• TASK BRIEF: Among the lines below, return each one that contains the word "kind".

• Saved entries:
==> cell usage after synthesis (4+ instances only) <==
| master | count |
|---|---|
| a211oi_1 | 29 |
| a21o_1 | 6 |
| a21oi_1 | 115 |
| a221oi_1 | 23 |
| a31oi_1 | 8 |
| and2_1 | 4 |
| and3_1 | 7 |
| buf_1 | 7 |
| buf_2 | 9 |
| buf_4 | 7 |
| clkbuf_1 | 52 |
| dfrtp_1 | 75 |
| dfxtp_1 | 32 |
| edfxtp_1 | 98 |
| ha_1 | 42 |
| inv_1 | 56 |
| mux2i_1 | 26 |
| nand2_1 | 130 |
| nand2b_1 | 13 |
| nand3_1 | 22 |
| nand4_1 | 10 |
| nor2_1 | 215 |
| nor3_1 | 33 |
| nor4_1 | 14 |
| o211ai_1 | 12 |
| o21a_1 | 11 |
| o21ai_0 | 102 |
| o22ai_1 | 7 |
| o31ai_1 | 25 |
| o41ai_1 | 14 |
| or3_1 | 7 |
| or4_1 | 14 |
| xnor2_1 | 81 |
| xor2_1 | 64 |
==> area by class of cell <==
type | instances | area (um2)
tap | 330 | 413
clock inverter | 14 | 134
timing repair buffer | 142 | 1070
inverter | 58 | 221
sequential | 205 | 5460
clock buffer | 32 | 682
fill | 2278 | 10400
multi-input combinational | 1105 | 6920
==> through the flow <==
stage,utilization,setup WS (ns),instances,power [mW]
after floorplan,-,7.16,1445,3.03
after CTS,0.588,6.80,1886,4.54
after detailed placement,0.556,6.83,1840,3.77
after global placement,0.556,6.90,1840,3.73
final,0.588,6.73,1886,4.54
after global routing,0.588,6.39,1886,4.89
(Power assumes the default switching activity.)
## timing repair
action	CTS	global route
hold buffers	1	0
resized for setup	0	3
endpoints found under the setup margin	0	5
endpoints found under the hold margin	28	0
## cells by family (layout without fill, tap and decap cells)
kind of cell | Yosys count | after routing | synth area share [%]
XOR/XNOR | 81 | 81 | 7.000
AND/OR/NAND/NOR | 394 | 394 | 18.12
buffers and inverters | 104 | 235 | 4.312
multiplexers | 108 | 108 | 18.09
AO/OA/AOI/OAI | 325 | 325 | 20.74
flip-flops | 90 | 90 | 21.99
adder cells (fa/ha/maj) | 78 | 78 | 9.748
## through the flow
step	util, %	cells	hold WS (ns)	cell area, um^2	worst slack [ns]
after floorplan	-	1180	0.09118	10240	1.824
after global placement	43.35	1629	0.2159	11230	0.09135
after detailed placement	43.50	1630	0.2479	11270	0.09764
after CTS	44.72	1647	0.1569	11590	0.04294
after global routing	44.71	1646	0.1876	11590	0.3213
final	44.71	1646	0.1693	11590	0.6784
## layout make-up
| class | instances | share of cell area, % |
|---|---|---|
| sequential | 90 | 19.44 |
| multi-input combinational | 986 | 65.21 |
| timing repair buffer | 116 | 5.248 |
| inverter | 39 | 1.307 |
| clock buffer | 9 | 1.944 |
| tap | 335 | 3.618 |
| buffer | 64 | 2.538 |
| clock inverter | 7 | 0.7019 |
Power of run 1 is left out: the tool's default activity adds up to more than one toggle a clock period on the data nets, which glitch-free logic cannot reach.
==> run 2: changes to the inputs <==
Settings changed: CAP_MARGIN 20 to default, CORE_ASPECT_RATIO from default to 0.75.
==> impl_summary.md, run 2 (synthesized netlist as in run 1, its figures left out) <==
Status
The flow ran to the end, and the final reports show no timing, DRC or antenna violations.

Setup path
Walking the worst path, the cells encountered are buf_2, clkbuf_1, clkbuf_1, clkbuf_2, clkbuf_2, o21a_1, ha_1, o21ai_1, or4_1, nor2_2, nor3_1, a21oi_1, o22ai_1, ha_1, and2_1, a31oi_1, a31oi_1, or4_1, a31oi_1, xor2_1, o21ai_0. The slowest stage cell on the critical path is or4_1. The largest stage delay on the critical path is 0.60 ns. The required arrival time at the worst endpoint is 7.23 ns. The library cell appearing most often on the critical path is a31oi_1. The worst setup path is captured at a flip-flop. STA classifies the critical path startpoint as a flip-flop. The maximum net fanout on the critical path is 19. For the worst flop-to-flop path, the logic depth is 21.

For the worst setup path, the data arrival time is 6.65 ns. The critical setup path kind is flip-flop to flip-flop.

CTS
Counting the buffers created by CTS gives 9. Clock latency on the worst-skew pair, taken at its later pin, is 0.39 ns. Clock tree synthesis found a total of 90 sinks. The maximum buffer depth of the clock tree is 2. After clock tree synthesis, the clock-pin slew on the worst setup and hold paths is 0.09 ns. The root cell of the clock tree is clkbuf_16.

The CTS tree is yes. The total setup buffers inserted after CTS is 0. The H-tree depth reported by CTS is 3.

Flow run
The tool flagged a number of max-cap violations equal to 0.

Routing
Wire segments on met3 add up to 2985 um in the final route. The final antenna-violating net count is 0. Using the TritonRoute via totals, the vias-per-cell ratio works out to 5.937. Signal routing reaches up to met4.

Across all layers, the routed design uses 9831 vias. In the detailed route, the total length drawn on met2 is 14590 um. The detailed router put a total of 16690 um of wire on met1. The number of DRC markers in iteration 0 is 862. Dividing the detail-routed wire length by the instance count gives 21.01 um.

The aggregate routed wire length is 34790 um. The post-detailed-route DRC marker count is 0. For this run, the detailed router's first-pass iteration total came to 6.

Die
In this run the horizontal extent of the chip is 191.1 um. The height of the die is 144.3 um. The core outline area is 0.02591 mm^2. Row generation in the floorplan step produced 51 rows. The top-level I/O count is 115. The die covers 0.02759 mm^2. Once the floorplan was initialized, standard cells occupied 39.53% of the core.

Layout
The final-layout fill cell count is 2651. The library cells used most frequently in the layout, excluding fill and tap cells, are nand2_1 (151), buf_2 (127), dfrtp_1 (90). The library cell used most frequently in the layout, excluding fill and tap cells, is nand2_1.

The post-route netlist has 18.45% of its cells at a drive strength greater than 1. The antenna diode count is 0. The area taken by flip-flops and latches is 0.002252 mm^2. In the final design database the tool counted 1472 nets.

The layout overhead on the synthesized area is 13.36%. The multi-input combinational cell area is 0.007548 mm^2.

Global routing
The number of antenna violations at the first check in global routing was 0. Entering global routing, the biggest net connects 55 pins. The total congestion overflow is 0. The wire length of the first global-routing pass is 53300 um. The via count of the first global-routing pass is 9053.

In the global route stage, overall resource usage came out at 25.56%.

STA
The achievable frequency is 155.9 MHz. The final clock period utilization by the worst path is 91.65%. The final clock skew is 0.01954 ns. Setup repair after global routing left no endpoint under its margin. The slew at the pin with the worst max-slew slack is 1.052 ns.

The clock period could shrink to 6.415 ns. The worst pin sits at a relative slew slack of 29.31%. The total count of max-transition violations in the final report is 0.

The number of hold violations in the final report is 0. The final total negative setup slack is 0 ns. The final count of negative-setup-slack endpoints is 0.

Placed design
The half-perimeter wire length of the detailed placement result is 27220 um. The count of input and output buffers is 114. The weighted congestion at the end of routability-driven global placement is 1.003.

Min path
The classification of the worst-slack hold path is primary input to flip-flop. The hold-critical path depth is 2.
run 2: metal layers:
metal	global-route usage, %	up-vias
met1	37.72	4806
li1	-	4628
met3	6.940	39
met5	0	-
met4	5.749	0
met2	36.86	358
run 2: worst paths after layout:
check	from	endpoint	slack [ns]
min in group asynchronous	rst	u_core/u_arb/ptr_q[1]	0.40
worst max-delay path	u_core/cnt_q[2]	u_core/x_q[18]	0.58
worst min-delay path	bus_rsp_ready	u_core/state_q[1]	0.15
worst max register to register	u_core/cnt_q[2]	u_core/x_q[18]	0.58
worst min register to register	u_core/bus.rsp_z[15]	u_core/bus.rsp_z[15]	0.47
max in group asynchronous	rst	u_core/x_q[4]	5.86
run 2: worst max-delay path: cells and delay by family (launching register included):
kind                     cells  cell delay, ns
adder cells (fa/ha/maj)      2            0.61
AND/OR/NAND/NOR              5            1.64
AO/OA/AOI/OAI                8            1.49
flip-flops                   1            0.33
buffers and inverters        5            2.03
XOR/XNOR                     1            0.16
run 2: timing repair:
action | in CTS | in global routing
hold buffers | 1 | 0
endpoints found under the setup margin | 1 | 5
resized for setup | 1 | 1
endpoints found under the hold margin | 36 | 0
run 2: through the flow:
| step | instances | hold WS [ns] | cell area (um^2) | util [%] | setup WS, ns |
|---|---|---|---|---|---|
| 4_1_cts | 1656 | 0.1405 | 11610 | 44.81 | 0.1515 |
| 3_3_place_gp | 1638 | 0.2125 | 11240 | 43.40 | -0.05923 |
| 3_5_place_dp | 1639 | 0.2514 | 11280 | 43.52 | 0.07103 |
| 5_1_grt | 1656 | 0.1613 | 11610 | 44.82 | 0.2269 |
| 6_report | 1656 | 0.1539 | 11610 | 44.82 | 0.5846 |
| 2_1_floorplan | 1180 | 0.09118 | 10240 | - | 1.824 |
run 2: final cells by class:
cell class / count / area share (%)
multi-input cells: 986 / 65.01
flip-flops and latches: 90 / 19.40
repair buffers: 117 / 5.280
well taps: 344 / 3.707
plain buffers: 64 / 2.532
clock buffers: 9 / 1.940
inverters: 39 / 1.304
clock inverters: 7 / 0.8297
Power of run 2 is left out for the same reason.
### src/rtl/arbiter_types.sv
// Shared types for the instruction/data memory arbiter: FSM states, grant
// identity and the captured request bundle.
package arbiter_types;

  typedef enum logic [1:0] {
    IDLE,
    SERVE_I,
    SERVE_D
  } arb_state_t;

  typedef enum logic {
    GRANT_I,
    GRANT_D
  } arb_grant_t;

  typedef struct packed {
    logic [31:0] addr;
    logic        rd;
    logic        wr;
    logic [3:0]  wmask;
    logic [31:0] wdata;
  } arb_req_t;

endpackage

### src/rtl/arb_req_reg.sv
// Capture register for the granted request bundle (address, rd/wr, wmask,
// wdata); loads only when a grant is issued.
module arb_req_reg
  import arbiter_types::*;
(
  input  logic     clk,
  input  logic     rst,
  input  logic     load_i,
  input  arb_req_t req_i,
  output arb_req_t req_o
);

  arb_req_t req_q;

  always_ff @(posedge clk or posedge rst) begin
    if (rst) begin
      req_q <= '0;
    end else if (load_i) begin
      req_q <= req_i;
    end
  end

  assign req_o = req_q;

endmodule

### src/rtl/mem_arbiter.sv
// Two-master (imem/dmem) to single-port memory arbiter. The granted request
// is captured and replayed to memory until mem_resp; response is same-cycle.
module mem_arbiter
  import arbiter_types::*;
#(
  parameter int FAIR = 1
) (
  input  logic        clk,
  input  logic        rst,
  input  logic [31:0] imem_address,
  input  logic        imem_read,
  output logic [31:0] imem_rdata,
  output logic        imem_resp,
  input  logic [31:0] dmem_address,
  input  logic        dmem_read,
  input  logic        dmem_write,
  input  logic [3:0]  dmem_wmask,
  input  logic [31:0] dmem_wdata,
  output logic [31:0] dmem_rdata,
  output logic        dmem_resp,
  output logic [31:0] mem_address,
  output logic        mem_read,
  output logic        mem_write,
  output logic [3:0]  mem_wmask,
  output logic [31:0] mem_wdata,
  input  logic [31:0] mem_rdata,
  input  logic        mem_resp
);

  arb_state_t state_q;
  arb_grant_t last_grant_q;
  arb_grant_t grant;
  logic       grant_v;
  logic       i_req;
  logic       d_req;
  arb_req_t   req_d;
  arb_req_t   req_q;

  always_comb begin
    i_req   = imem_read;
    d_req   = dmem_read | dmem_write;
    grant_v = (state_q == IDLE) && (i_req || d_req);
    grant   = GRANT_I;
    if (i_req && d_req) begin
      if (FAIR != 0) begin
        grant = (last_grant_q == GRANT_I) ? GRANT_D : GRANT_I;
      end else begin
        grant = GRANT_D;
      end
    end else if (d_req) begin
      grant = GRANT_D;
    end

    req_d = '0;
    if (grant == GRANT_D) begin
      // Simultaneous read+write from dmem is issued as a write only.
      req_d.addr  = dmem_address;
      req_d.wr    = dmem_write;
      req_d.rd    = dmem_read & ~dmem_write;
      req_d.wmask = dmem_wmask;
      req_d.wdata = dmem_wdata;
    end else begin
      req_d.addr = imem_address;
      req_d.rd   = 1'b1;
    end
  end

  arb_req_reg u_req_reg (
    .clk    (clk),
    .rst    (rst),
    .load_i (grant_v),
    .req_i  (req_d),
    .req_o  (req_q)
  );

  always_ff @(posedge clk or posedge rst) begin
    if (rst) begin
      state_q      <= IDLE;
      last_grant_q <= GRANT_I;
    end else begin
      case (state_q)
        IDLE: begin
          if (grant_v) begin
            state_q      <= (grant == GRANT_D) ? SERVE_D : SERVE_I;
            last_grant_q <= grant;
          end
        end
        SERVE_I, SERVE_D: begin
          if (mem_resp) begin
            state_q <= IDLE;
          end
        end
        default: state_q <= IDLE;
      endcase
    end
  end

  // Memory side replays only the captured request; strobes vanish outside service.
  assign mem_address = req_q.addr;
  assign mem_wmask   = req_q.wmask;
  assign mem_wdata   = req_q.wdata;
  assign mem_read    = (state_q != IDLE) & req_q.rd;
  assign mem_write   = (state_q != IDLE) & req_q.wr;

  assign imem_resp   = (state_q == SERVE_I) & mem_resp;
  assign dmem_resp   = (state_q == SERVE_D) & mem_resp;
  assign imem_rdata  = imem_resp ? mem_rdata : '0;
  assign dmem_rdata  = dmem_resp ? mem_rdata : '0;

endmodule

### config.mk
export PLATFORM = sky130hd
export DESIGN_NAME = mem_arbiter
export DESIGN_NICKNAME = d
export VERILOG_FILES = /design/src/rtl/arbiter_types.sv /design/src/rtl/arb_req_reg.sv /design/src/rtl/mem_arbiter.sv
export SDC_FILE = /design/constraint.sdc
export NUM_CORES = 1
export LEC_CHECK = 0
export CAP_MARGIN = 20
export CORE_ASPECT_RATIO = 1.2
export CORE_MARGIN = 2
export CORE_UTILIZATION = 37
export DETAILED_ROUTE_END_ITERATION = 10
export PLACE_DENSITY = 0.86
export REMOVE_ABC_BUFFERS = 1
export SYNTH_ARGS = -nofsm -noshare
export SYNTH_HDL_FRONTEND = slang
export SYNTH_SLANG_ARGS = --single-unit
### constraint.sdc
create_clock -name clk -period 2.68 [get_ports clk]
set_input_delay 0.268 -clock clk [delete_from_list [all_inputs] [get_ports clk]]
set_output_delay 0.268 -clock clk [all_outputs]
set_load 0.02 [all_outputs]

• RESULT BELOW:
kind of cell | Yosys count | after routing | synth area share [%]
For the worst setup path, the data arrival time is 6.65 ns. The critical setup path kind is flip-flop to flip-flop.
kind                     cells  cell delay, ns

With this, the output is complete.